Thanks, I haven't heard of it before. I wonder if it's possible to use OrbitDB to download a file from IPFS though? Based on it's CID, I mean, because that was my intention with Helia. I thought that one of the nice thing about reading books is that it takes time, and if users could be seeding their files from IndexedDB to the network, they could automatically and effortlessly become "contributing citizens".
Another interesting use case would be to see if this can replace (or be an addition to) SQLite as the database in which the queries are ran.
The Pear P2P framework might be worth a look if you want to get off of GitHub and turn it into a truly distributed system. If the index must be on GitHub then what good is it to have the files on IPFS?
That's a fair point - I guess it could be abused. Databases are sorted by their number of GitHub stars, so I was hoping that with the power of the crowds it will be possible to minimize the bad effect such actor might have, by simply not voting them up.

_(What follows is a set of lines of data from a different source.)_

==> config.mk <==
export PLATFORM = sky130hd
export DESIGN_NAME = ifetch_unit
export DESIGN_NICKNAME = d
export VERILOG_FILES = /design/src/rtl/ifetch_unit.sv
export SDC_FILE = /design/constraint.sdc
export NUM_CORES = 1
export LEC_CHECK = 0
export CAP_MARGIN = 15
export CORE_ASPECT_RATIO = 1.2
export CORE_MARGIN = 2
export CORE_UTILIZATION = 35
export DETAILED_ROUTE_END_ITERATION = 7
export GPL_TIMING_DRIVEN = 1
export PLACE_DENSITY = 0.53
export SKIP_CTS_REPAIR_TIMING = 1
export SYNTH_ARGS = -nofsm -noshare
export SYNTH_HDL_FRONTEND = slang
export SYNTH_SLANG_ARGS = --single-unit
==> constraint.sdc <==
create_clock -name clk -period 8.7 [get_ports clk]
set_input_delay 1.74 -clock clk [delete_from_list [all_inputs] [get_ports clk]]
set_output_delay 1.74 -clock clk [all_outputs]
set_load 0.05 [all_outputs]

there's been several attacks recently where a bad actor takes over a repo where the original maintainer wants to take a step back, then launch a supply chain attack. in recent cases, the attack came from obfuscated binary files in the repo rather than code. given we are dealing with documents here (books) that would be easy to hide malicious code in a file. pdfs have all sorts of execution vulnerabilities for example
Interesting - I'm kinda counting on PDF.js, which is used for PDF rendering, on doing it safely, but of course that doesn't always have to be the case. Do you have any thoughts on how to make this safer?
"Everything is done in the browser - no users, no cookies, no tracking. LocalStorage and IndexedDB are used for saving your last readings, your position in each file."

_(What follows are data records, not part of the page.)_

$ cat src/rtl/fcpu_pkg.sv
// Shared fcpu types: widths, opcodes, opcode-class helpers and the
// memory access controller state enum.
package fcpu_pkg;

  localparam int DATA_W   = 32;
  localparam int RSV_ID_W = 4;
  localparam int INSTR_W  = 6;
  localparam int CDB_W    = RSV_ID_W + DATA_W;

  localparam logic [INSTR_W-1:0] I_NOP    = 6'h00;
  localparam logic [INSTR_W-1:0] I_LOAD   = 6'h01;
  localparam logic [INSTR_W-1:0] I_LOADB  = 6'h02;
  localparam logic [INSTR_W-1:0] I_LOADR  = 6'h03;
  localparam logic [INSTR_W-1:0] I_STORE  = 6'h04;
  localparam logic [INSTR_W-1:0] I_STOREB = 6'h05;
  localparam logic [INSTR_W-1:0] I_STORER = 6'h06;
  localparam logic [INSTR_W-1:0] I_INPUT  = 6'h07;
  localparam logic [INSTR_W-1:0] I_OUTPUT = 6'h08;
  localparam logic [INSTR_W-1:0] I_ADD    = 6'h09;

  typedef enum logic [2:0] {
    S_IDLE,
    S_READ_WAIT,
    S_RX_WAIT,
    S_TX_WAIT,
    S_RESP
  } mac_state_t;

  function automatic logic is_read(input logic [INSTR_W-1:0] op);
    return (op == I_LOAD) || (op == I_LOADB) || (op == I_LOADR);
  endfunction

  function automatic logic is_write(input logic [INSTR_W-1:0] op);
    return (op == I_STORE) || (op == I_STOREB) || (op == I_STORER);
  endfunction

  function automatic logic is_in(input logic [INSTR_W-1:0] op);
    return op == I_INPUT;
  endfunction

  function automatic logic is_out(input logic [INSTR_W-1:0] op);
    return op == I_OUTPUT;
  endfunction

endpackage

Libgen is one of the databases that are currently available (and was probably a good fit because they already had their files on IPFS), but I think that this architecture, in which the UI is decoupled from the database, the database doesn't hold any copyrighted materials, and the files are downloaded from IPFS, is quite resilient and could be used for serving all sorts of content.
There may need to be a different Builder or an extension of sphinxcontrib.serializinghtml.JSONHTMLBuilder which serializes a doctree (basically a DOM document object model) to the output representation: https://www.sphinx-doc.org/en/master/usage/builders/#sphinxc...

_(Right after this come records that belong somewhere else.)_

**src/rtl/adder_pkg.sv**
```systemverilog
// Shared configuration defaults and segment sizing for the pipelined carry-select adder.
package adder_pkg;

  localparam int ADDER_DEF_WIDTH  = 32;
  localparam int ADDER_DEF_STAGES = 4;

  // Bits resolved per pipeline stage; falls back to the full width when stages is invalid.
  function automatic int seg_bits(input int width, input int stages);
    return (stages > 0) ? width / stages : width;
  endfunction

  function automatic bit adder_cfg_ok(input int width, input int stages);
    return (stages >= 1) && (width >= stages) && (width % stages == 0);
  endfunction

endpackage

```
**src/rtl/csa_segment.sv**
```systemverilog
// Combinational carry-select segment: two speculative ripple sums, picked by the incoming carry.
module csa_segment #(
  parameter int SEG = 8
) (
  input  logic [SEG-1:0] i_a,
  input  logic [SEG-1:0] i_b,
  input  logic           i_cin,
  output logic [SEG-1:0] o_sum,
  output logic           o_cout
);

  logic [SEG:0] w_sum0;
  logic [SEG:0] w_sum1;

  assign w_sum0 = {1'b0, i_a} + {1'b0, i_b};
  assign w_sum1 = {1'b0, i_a} + {1'b0, i_b} + {{SEG{1'b0}}, 1'b1};

  assign {o_cout, o_sum} = i_cin ? w_sum1 : w_sum0;

endmodule

```
**src/rtl/pipelined_csa_adder.sv**
```systemverilog
// Pipelined carry-select adder, one SEG-bit segment per stage, valid/ready on both sides.
// Define ADDER_SAT_EN to clamp the sum to the signed range on overflow.
module pipelined_csa_adder
  import adder_pkg::*;
#(
  parameter int WIDTH  = ADDER_DEF_WIDTH,
  parameter int STAGES = ADDER_DEF_STAGES
) (
  input  logic             clk,
  input  logic             rst,
  input  logic             in_valid,
  output logic             in_ready,
  input  logic [WIDTH-1:0] a,
  input  logic [WIDTH-1:0] b,
  input  logic             cin,
  output logic             out_valid,
  input  logic             out_ready,
  output logic [WIDTH-1:0] sum,
  output logic             cout,
  output logic             ovf
);

  localparam int SEG = seg_bits(WIDTH, STAGES);

  if (!adder_cfg_ok(WIDTH, STAGES)) begin : g_param_check
    $error("pipelined_csa_adder: WIDTH must be a positive multiple of STAGES");
  end

  logic w_advance;
  logic [WIDTH-1:0] w_raw_sum;
  logic [WIDTH-1:0] w_final_sum;
  logic w_raw_cout;
  logic w_raw_ovf;
  logic w_a_msb;
  logic w_b_msb;
  logic w_last_vin;

  logic [WIDTH-1:0] r_sum;
  logic r_cout;
  logic r_ovf;

  // Whole pipeline moves together; a full output register freezes every stage.
  assign w_advance = !out_valid || out_ready;
  assign in_ready  = w_advance;

  for (genvar k = 0; k < STAGES; k++) begin : g_stage
    localparam int LO  = k * SEG;
    localparam int UPW = WIDTH - LO;

    logic [UPW-1:0]    w_a_up;
    logic [UPW-1:0]    w_b_up;
    logic              w_cin;
    logic              w_vin;
    logic [SEG-1:0]    w_seg_sum;
    logic              w_seg_cout;
    logic [LO+SEG-1:0] w_sum_acc;
    logic              r_v;

    csa_segment #(.SEG(SEG)) u_seg (
      .i_a    (w_a_up[SEG-1:0]),
      .i_b    (w_b_up[SEG-1:0]),
      .i_cin  (w_cin),
      .o_sum  (w_seg_sum),
      .o_cout (w_seg_cout)
    );

    if (k == 0) begin : g_src
      assign w_a_up    = a;
      assign w_b_up    = b;
      assign w_cin     = cin;
      assign w_vin     = in_valid;
      assign w_sum_acc = w_seg_sum;
    end else begin : g_src
      assign w_a_up    = g_stage[k-1].g_reg.r_a_up;
      assign w_b_up    = g_stage[k-1].g_reg.r_b_up;
      assign w_cin     = g_stage[k-1].g_reg.r_c;
      assign w_vin     = g_stage[k-1].r_v;
      assign w_sum_acc = {w_seg_sum, g_stage[k-1].g_reg.r_sum_lo};
    end

    // NOTE: sequential state uses non-blocking assignments so every stage samples pre-edge values.
    always_ff @(posedge clk) begin
      if (rst) begin
        r_v <= 1'b0;
      end else if (w_advance) begin
        r_v <= w_vin;
      end
    end

    if (k < STAGES - 1) begin : g_reg
      logic [UPW-SEG-1:0] r_a_up;
      logic [UPW-SEG-1:0] r_b_up;
      logic [LO+SEG-1:0]  r_sum_lo;
      logic               r_c;

      // NOTE: datapath registers carry no reset; the valid bits alone decide what is live.
      always_ff @(posedge clk) begin
        if (w_advance) begin
          r_a_up   <= w_a_up[UPW-1:SEG];
          r_b_up   <= w_b_up[UPW-1:SEG];
          r_sum_lo <= w_sum_acc;
          r_c      <= w_seg_cout;
        end
      end
    end
  end

  assign w_raw_sum  = g_stage[STAGES-1].w_sum_acc;
  assign w_raw_cout = g_stage[STAGES-1].w_seg_cout;
  assign w_a_msb    = g_stage[STAGES-1].w_a_up[SEG-1];
  assign w_b_msb    = g_stage[STAGES-1].w_b_up[SEG-1];
  assign w_last_vin = g_stage[STAGES-1].w_vin;
  assign w_raw_ovf  = (w_a_msb == w_b_msb) && (w_raw_sum[WIDTH-1] != w_a_msb);

`ifdef ADDER_SAT_EN
  // NOTE: default assignment first keeps this always_comb free of inferred latches.
  always_comb begin
    w_final_sum = w_raw_sum;
    if (w_raw_ovf) begin
      w_final_sum = w_a_msb ? {1'b1, {(WIDTH-1){1'b0}}} : {1'b0, {(WIDTH-1){1'b1}}};
    end
  end
`else
  assign w_final_sum = w_raw_sum;
`endif

  // Result registers only load on a live result so bubbles never disturb the held output.
  always_ff @(posedge clk) begin
    if (rst) begin
      r_sum  <= '0;
      r_cout <= 1'b0;
      r_ovf  <= 1'b0;
    end else if (w_advance && w_last_vin) begin
      r_sum  <= w_final_sum;
      r_cout <= w_raw_cout;
      r_ovf  <= w_raw_ovf;
    end
  end

  assign out_valid = g_stage[STAGES-1].r_v;
  assign sum       = r_sum;
  assign cout      = r_cout;
  assign ovf       = r_ovf;

endmodule
```
**config.mk**
```make
export PLATFORM = sky130hd
export DESIGN_NAME = pipelined_csa_adder
export DESIGN_NICKNAME = d
export VERILOG_FILES = /design/src/rtl/adder_pkg.sv /design/src/rtl/csa_segment.sv /design/src/rtl/pipelined_csa_adder.sv
export SDC_FILE = /design/constraint.sdc
export NUM_CORES = 1
export LEC_CHECK = 0
export CAP_MARGIN = 20
export CORE_MARGIN = 2
export CORE_UTILIZATION = 54
export CTS_CLUSTER_DIAMETER = 30
export DETAILED_ROUTE_END_ITERATION = 8
export GPL_TIMING_DRIVEN = 0
export PLACE_DENSITY_LB_ADDON = 0.05
export SLEW_MARGIN = 0
export SYNTH_ARGS = -nofsm -noshare
export SYNTH_HDL_FRONTEND = slang
export SYNTH_SLANG_ARGS = --single-unit
```
**constraint.sdc**
```tcl
create_clock -name clk -period 22.1 [get_ports clk]
set_input_delay 5.525 -clock clk [delete_from_list [all_inputs] [get_ports clk]]
set_output_delay 5.525 -clock clk [all_outputs]
set_load 0.01 [all_outputs]
```
# Yosys cells after proc, flatten, opt, wreduce, memory -nomap -nowiden
# Cells that the tools add are included.
# word_totals
register_bits,185
out_inout_bits,36
# classes
add_sub_neg,8
eq_ne,2
mux,4
n_reduce_logical,4
# op_table
operator,count
8-bit by 8-bit adder with 9-bit output,4
9-bit by 1-bit adder with 9-bit output (second input constant),4
9-bit 2-to-1 mux,4
1-bit logical AND,2
1-bit equality test,1
1-bit zero test,1
1-bit logical OR,1
1-bit inequality test,1

# Logic depth before layout (Yosys ltp)
# Gate-level depths: netlist (run 1).
# depth
depth_word,5
depth_mapped,11
ltp_nobuf,11

# Modules after synthesis
# Synthesis (run 1) repeated with hierarchy kept, for this count alone.
# unflattened
hier_cells,565
area_unflattened_um2,7881.3
# by_module_without_submodules
mod,n_inst,cells_per_inst,area_per_inst_um2,seq_area_each_um2
pipelined_csa_adder,1,321,5904.4,5175.0
csa_segment,4,61,494.2,0.0

# Least setup slack after synthesis (run 1)
# OpenSTA, ideal clock, no wires.
# synth_timing
kind,input port to output port
start,input out_ready
end,output in_ready
arrival_ps,9862
required_ps,16575
path_slack_ps,6713
cell_stages,2
path_cell_list,nand2b_1 clkbuf_1
# synth_between
elab_chain_len,1
# synth_lines
element,line_no,rtl
"start, declared",pipelined_csa_adder.sv:17,"input logic out_ready,"
1-bit logical OR,pipelined_csa_adder.sv:43,assign w_advance = !out_valid || out_ready;
"end, declared",pipelined_csa_adder.sv:12,"output logic in_ready,"
# Every way passes these cells.

# Worst setup path in the final report (run 1)
# Same ends and word-level chain as after synthesis.

==> impl_metrics.ini, run 1 <==
[logic_synthesis]
fraction_of_the_yosys_area_taken_by_sequential_cells_pct = 69.0
multiplexer_share_of_the_synthesized_area_pct = 0.550
synth_commonest_cells = sky130_fd_sc_hd__edfxtp_1 (147), sky130_fd_sc_hd__nand2_1 (65), sky130_fd_sc_hd__a21oi_1 (41), sky130_fd_sc_hd__xnor2_1 (39), sky130_fd_sc_hd__dfxtp_1 (38)
synth_largest_area_cell = sky130_fd_sc_hd__edfxtp_1
yosysMostFrequentCell = sky130_fd_sc_hd__edfxtp_1
synth_adder_area_share_pct = 7.07
synth_async_reset_ratio_pct = 0
synth-compound-area-share_pct = 7.07
synth_top_family_by_area = simple AND/OR/NAND/NOR gates
synth.ff_latch_count = 185
synth_cells = 532
synth-edff-count = 147
synth.top_cells.by_area = sky130_fd_sc_hd__edfxtp_1 (59%), sky130_fd_sc_hd__dfxtp_1 (10%), sky130_fd_sc_hd__ha_1 (6.0%)
ys_dominant_reg_cell = sky130_fd_sc_hd__edfxtp_1
count_of_unique_library_cells_instantiated_by_yosys = 45
xor_xnor_share_of_the_synthesized_area_pct = 6.31
simple_logic_cell_fraction_of_the_synthesized_area_pct = 8.06
yosysWarningCount = 0
postSynthAreaPerCell_sq_um = 14.1
synth_area_sq_um = 7500
syn_nets = 641
yosys.area.top_type_share_pct = 58.8

[floorplan]
core_sq_um = 13700
placement_rows = 43
die_w_um = 122
starting_density_of_the_core_pct = 54.7
io_pins = 105
design.die.area_sq_um = 14800
die_h_um = 122

[timing]
rsz0062_at_grt = false
finalWorstPathRequiredPeriod_ps = 13020
timing.clock.skew_ps = 5.52
final-hold-violation-count = 0
finalWorstSetupSlack_ps = 9080
final.setup.tns_ps = 0
slew_viol_final = 0
timing.max_slew.rel_slack_pct = 66.8
fin_crit_sh_pct = 58.9
setup_viol = 0
fin_hold_ws_ps = 417
worst_slew_pin_slew_ps = 498
max_clock_freq_mhz = 76.8

[drt]
route.antenna.remaining_nets = 0
drc = 0
vias = 4318
drt_first_pass_iters = 4
routed_wire_length_per_instance_um = 13.7
drt_wl_total_mm = 11.6
mean_number_of_vias_per_cell = 5.08
drt_iter0_drc = 245

[final_layout]
finish.net_count = 766
share_of_final_layout_standard_cells_stronger_than_drive_strength_1_pct = 6.57
multi_input_area_sq_um = 2180
layout-area-overhead-vs-synth_pct = 25.5
final_design_area_no_fill_sq_um = 9410
layoutNonFillerInstCount = 850
layout.area.seq_sq_um = 5170
insertedDiodeCount = 0
n_fill_cell = 987

[clock_network]
cts.repair.resized = 0
clkSlewWorstSetupHoldPaths_ps = 60
h_tree_depth = 4
cts_tree = yes
worstSkewPairLatency_ps = 420
cts.hold.buffers_added = 0
clock_tree.root_cell = sky130_fd_sc_hd__clkbuf_16
ctsLongestPathBuffers = 2
cts-buffers-inserted = 17
cts.sink_count = 185
post_cts.repair.setup_buffers = 0

[worst_setup_path]
worstPathArrival_ps = 7490
critical_path.max_stage_delay_ps = 620
critical_path.reg2reg.startpoint = g_stage[2].g_reg.r_a_up[0]$_DFFE_PN_
critical_path.startpoint = out_ready
crit_required_ps = 16580
path_class = in -> out
cpMaxStageDelayCell = sky130_fd_sc_hd__clkdlybuf4s50_1
critical_path_peak_fanout = 68
startpoint_type = primary input
timing.critical_path.cells = clkdlybuf4s50_1 -> nand2b_1 -> clkbuf_4 -> buf_16 -> clkdlybuf4s50_1
critical_path.endpoint_type = output port
path_common_cell = sky130_fd_sc_hd__clkdlybuf4s50_1

[placement]
portBuffers = 104
dpl.hpwl_mm = 8.16
finalWeightedCongestion = 0.767
dpl_worst_slack_ps = 9070
dpl_cell_area_sq_um = 8830
dp.cells = 818

[pwr]
cellLeakagePower_nw = 3.53
power-per-cell-area_nw_per_um2 = 87.1
worst_ir_drop_vdd_mv = 0.0547

[global_routing]
grt_first_pass_wirelength_mm = 18.9
maximum_number_of_pins_on_one_net_before_global_route_repair = 69
number_of_global_route_vias_before_repair = 4234
antenna_found_initial = 0
gr-total-overflow = 0
groute.usage.overall_pct = 16.8

[hold_path]
timing.hold.worst.start = g_stage[0].g_reg.r_b_up[8]$_DFFE_PN_
holdCritPathClass = reg -> reg

[job]
max_cap_viol_count = 0

[run_status]
status = completed
==> path summary, 6_finish.rpt <==
check	to	slack [ps]	cells after the start
max reg2reg	cout$_SDFFE_PP0P_	19500	10
min reg2reg	g_stage[1].g_reg.r_b_up[0]$_DFFE_PN_	420	0
max	in_ready	9080	5
min	g_stage[1].g_reg.r_b_up[0]$_DFFE_PN_	420	0
==> worst max-delay path, delay by kind of cell <==
kind / cells / cell delay, ps
buf+inv: 4 / 1840
simple gates: 1 / 90
==> per-layer routing <==
metal	wire (um)	part of all wire [%]	up-vias	global-route usage [%]
met5	0	0	-	0
met4	260	2.2	0	7.97
met1	4780	41	2033	18.7
met3	552	4.7	19	4.59
li1	-	-	2173	-
met2	6040	52	93	29.8
==> logic make-up (layout without fill, tap and decap cells) <==
group,after synthesis,in the layout
xor gates and xnor gates,54,54
AOI/OAI and AO/OA,85,85
and+or+nand+nor,132,132
buffers and inverters,32,170
adders and majority gates,40,40
muxes,4,4
DFF,185,185
==> flip-flops by register name, summed over array words and instances, names as in the netlist <==
name	count
ovf	1
g_stage.g_reg.r_sum_lo	48
g_stage.g_reg.r_a_up	48
sum	32
g_stage.g_reg.r_b_up	48
g_stage.r_v	3
cout	1
g_stage.g_reg.r_c	3
out_valid	1
==> power breakdown <==
part,total (mW),internal [mW],leakage (nW),switching [mW]
logic,0.0924,0.0472,1.38,0.0452
registers,0.431,0.419,1.86,0.0117
clock network,0.297,0.177,0.280,0.120
==> cells in the final DEF (no fill, tap or decap), types with 11 or more instances in the layout <==
cell type | netlist | final
sky130_fd_sc_hd__edfxtp_1 | 147 | 147
sky130_fd_sc_hd__clkdlybuf4s50_1 | 0 | 104
sky130_fd_sc_hd__nand2_1 | 65 | 65
sky130_fd_sc_hd__a21oi_1 | 41 | 41
sky130_fd_sc_hd__xnor2_1 | 39 | 39
sky130_fd_sc_hd__dfxtp_1 | 38 | 38
sky130_fd_sc_hd__ha_1 | 36 | 36
sky130_fd_sc_hd__nor2_1 | 25 | 25
sky130_fd_sc_hd__inv_1 | 18 | 18
sky130_fd_sc_hd__clkbuf_16 | 0 | 17
sky130_fd_sc_hd__xor2_1 | 15 | 15
sky130_fd_sc_hd__o21ai_0 | 11 | 11
sky130_fd_sc_hd__nand3_1 | 11 | 11
sky130_fd_sc_hd__clkbuf_1 | 10 | 11
==> area by class of cell <==
| class | count | area share [%] |
|---|---|---|
| Sequential cell | 185 | 55.0 |
| Multi-Input combinational cell | 315 | 23.2 |
| Timing Repair Buffer | 106 | 11.6 |
| Clock buffer | 19 | 4.60 |
| Tap cell | 180 | 2.39 |
| Clock inverter | 13 | 1.63 |
| Buffer | 14 | 0.877 |
| Inverter | 18 | 0.718 |
==> through the flow <==
step                utilization [%]  power (mW)
CTS                            68.6       0.828
floorplan                         -       0.498
finish                         68.6       0.820
detailed placement             64.3       0.531
global route                   68.6       0.857
global placement               63.9       0.527
No activity file was read; power rests on OpenSTA's default activity.
==> inputs of run 2 (changes only) <==
--- a/config.mk
+++ b/config.mk
@@ -7,7 +7,7 @@
 export LEC_CHECK = 0
 export CAP_MARGIN = 20
 export CORE_MARGIN = 2
-export CORE_UTILIZATION = 54
+export CORE_UTILIZATION = 49
 export CTS_CLUSTER_DIAMETER = 30
 export DETAILED_ROUTE_END_ITERATION = 8
 export GPL_TIMING_DRIVEN = 0
==> constraint.sdc (replaced) <==
create_clock -name clk -period 10.45 [get_ports clk]
set_input_delay 2.6125 -clock clk [delete_from_list [all_inputs] [get_ports clk]]
set_output_delay 2.6125 -clock clk [all_outputs]
set_load 0.01 [all_outputs]
==> impl_metrics.ini, run 2 (synthesized netlist as in run 1, its figures left out) <==
[hold_path]
holdCritPathClass = reg -> reg

[global_routing]
number_of_global_route_vias_before_repair = 4212
antenna_found_initial = 0
gr-total-overflow = 0
maximum_number_of_pins_on_one_net_before_global_route_repair = 57
groute.usage.overall_pct = 15.5
grt_first_pass_wirelength_mm = 19.4

[clock_network]
cts.hold.buffers_added = 0
clkSlewWorstSetupHoldPaths_ps = 70
cts.repair.resized = 0
post_cts.repair.setup_buffers = 0
cts.sink_count = 185
h_tree_depth = 4
clock_tree.root_cell = sky130_fd_sc_hd__clkbuf_16
cts-buffers-inserted = 17
worstSkewPairLatency_ps = 430
cts_tree = yes
ctsLongestPathBuffers = 2

[final_layout]
insertedDiodeCount = 0
layout.cells.most_common = sky130_fd_sc_hd__edfxtp_1
layout-area-overhead-vs-synth_pct = 25.4
largestRegisters = g_stage.g_reg.r_a_up x48, g_stage.g_reg.r_b_up x48, g_stage.g_reg.r_sum_lo x48
share_of_final_layout_standard_cells_stronger_than_drive_strength_1_pct = 7.01
finish.net_count = 766
mostFrequentLayoutCells = sky130_fd_sc_hd__edfxtp_1 (147), sky130_fd_sc_hd__clkdlybuf4s50_1 (104), sky130_fd_sc_hd__nand2_1 (65)

[floorplan]
die_w_um = 128
design.die.area_sq_um = 16300
core_sq_um = 15100
placement_rows = 45
io_pins = 105
starting_density_of_the_core_pct = 49.7
die_h_um = 128

[worst_setup_path]
critical_path_peak_fanout = 56
crit_required_ps = 7840
path_class = in -> out
critical_path.max_stage_delay_ps = 640
worstPathArrival_ps = 4750
path_common_cell = sky130_fd_sc_hd__clkdlybuf4s50_1
timing.critical_path.cells = clkdlybuf4s50_1 -> nand2b_1 -> clkbuf_4 -> buf_16 -> clkdlybuf4s50_1
critical_path.endpoint_type = output port
startpoint_type = primary input
cpMaxStageDelayCell = sky130_fd_sc_hd__clkbuf_4

[pwr]
worst_ir_drop_vdd_mv = 0.120
cellLeakagePower_nw = 3.53
power-per-cell-area_nw_per_um2 = 183

[placement]
dpl_worst_slack_ps = 3060
portBuffers = 104
finalWeightedCongestion = 0.761
dpl.hpwl_mm = 8.32

[drt]
route.antenna.remaining_nets = 0
routed_wire_length_per_instance_um = 13.8
drt_wl_total_mm = 11.9
drc = 0
mean_number_of_vias_per_cell = 5.02
vias = 4310
drt_first_pass_iters = 4
drt_iter0_drc = 201

[timing]
worst_slew_pin_slew_ps = 768
timing.max_slew.rel_slack_pct = 48.8
finalWorstPathRequiredPeriod_ps = 7360
slew_viol_final = 0
timing.clock.skew_ps = 6.35
fin_crit_sh_pct = 70.4
setup_viol = 0
final.setup.tns_ps = 0
max_clock_freq_mhz = 136
rsz0062_at_grt = false
finalWorstSetupSlack_ps = 3090
final-hold-violation-count = 0

[run_status]
status = completed

[job]
max_cap_viol_count = 0
[run 2: where the power goes]
group	switching [mW]	internal (mW)
Clock	0.297	0.319
Sequential	0.0245	0.886
Combinational	0.0940	0.0999
[run 2: stage by stage]
stage | cell area [sq um] | std cells | hold slack [ps] | total power [mW] | util (%)
after floorplan | 7500 | 532 | 400 | 1.05 | -
after global placement | 8780 | 824 | 401 | 1.11 | 58.2
after detailed placement | 8840 | 826 | 405 | 1.12 | 58.6
after CTS | 9410 | 858 | 421 | 1.74 | 62.4
after global routing | 9410 | 858 | 429 | 1.80 | 62.4
final | 9410 | 858 | 418 | 1.72 | 62.4
[run 2: worst paths after layout]
check | startpoint | to | slack, ps | depth (start not counted)
min reg2reg | g_stage[1].g_reg.r_sum_lo[5]$_DFFE_PN_ | g_stage[2].g_reg.r_sum_lo[5]$_DFFE_PN_ | 420 | 0
max | out_ready | in_ready | 3090 | 5
min | g_stage[1].g_reg.r_sum_lo[5]$_DFFE_PN_ | g_stage[2].g_reg.r_sum_lo[5]$_DFFE_PN_ | 420 | 0
max reg2reg | g_stage[2].g_reg.r_a_up[0]$_DFFE_PN_ | cout$_SDFFE_PP0P_ | 7910 | 10
[run 2: area by class of cell]
cell class,count,area [sq um]
repair buffers,106,1100
well taps,188,235
fillers,1203,5680
clock buffers,17,425
plain buffers,14,82.6
inverters,18,67.6
flip-flops and latches,185,5170
multi-input cells,315,2180
clock inverters,15,148
[run 2: layer usage]
layer	global-route usage, %	share of wire [%]	vias up
li1	-	-	2177
met3	4.88	5.5	18
met2	26.3	49	90
met1	18.0	43	2025
met5	0	0	-
met4	7.24	2.0	0
[run 2: critical path, delay by kind of cell]
family        cells  cell delay [ps]
buf+inv           4             2000
simple gates      1               90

datasette and datasette-lite can load CSV, JSON, Parquet, and SQLite databases; supports Full-Text Search; and supports search Faceting. datasette-lite is a WASM build of datasette with the pyodide python distribution.
jupyter-lite is a WASM build of jupyter which also supports sqlite in notebooks in the browser with `import sqlite3` with the python kernel and also with a sqlite kernel: https://jupyter.org/try-jupyter/lab/
> Do static sites built with sphinx-build or jupyter-book or hugo or other jamstack static site generators work with TeaTime?
I guess it depends on what you mean by "work with TeaTime". TeaTime itself is a static site, generated using Nuxt. Nothing that it does cannot be achieved with another stack - at the end it's just HTML, CSS and JS. I haven't tried sphinx-build or jupyter-book, but there isn't a technical reason why Hugo wouldn't be able to build a TeaTime like website, using the same databases.
I haven't seen datasette before. What are the biggest benefits you think it has over sql.js-httpvfs (which I'm using now)? Is it about the ability to also use other formats, in addition to SQLite? I got the impression that sql.js-httpvfs was a bit more of a POC, and later some possibly better solutions came out, but I haven't really went that rabbit hole to figure out which one would be best.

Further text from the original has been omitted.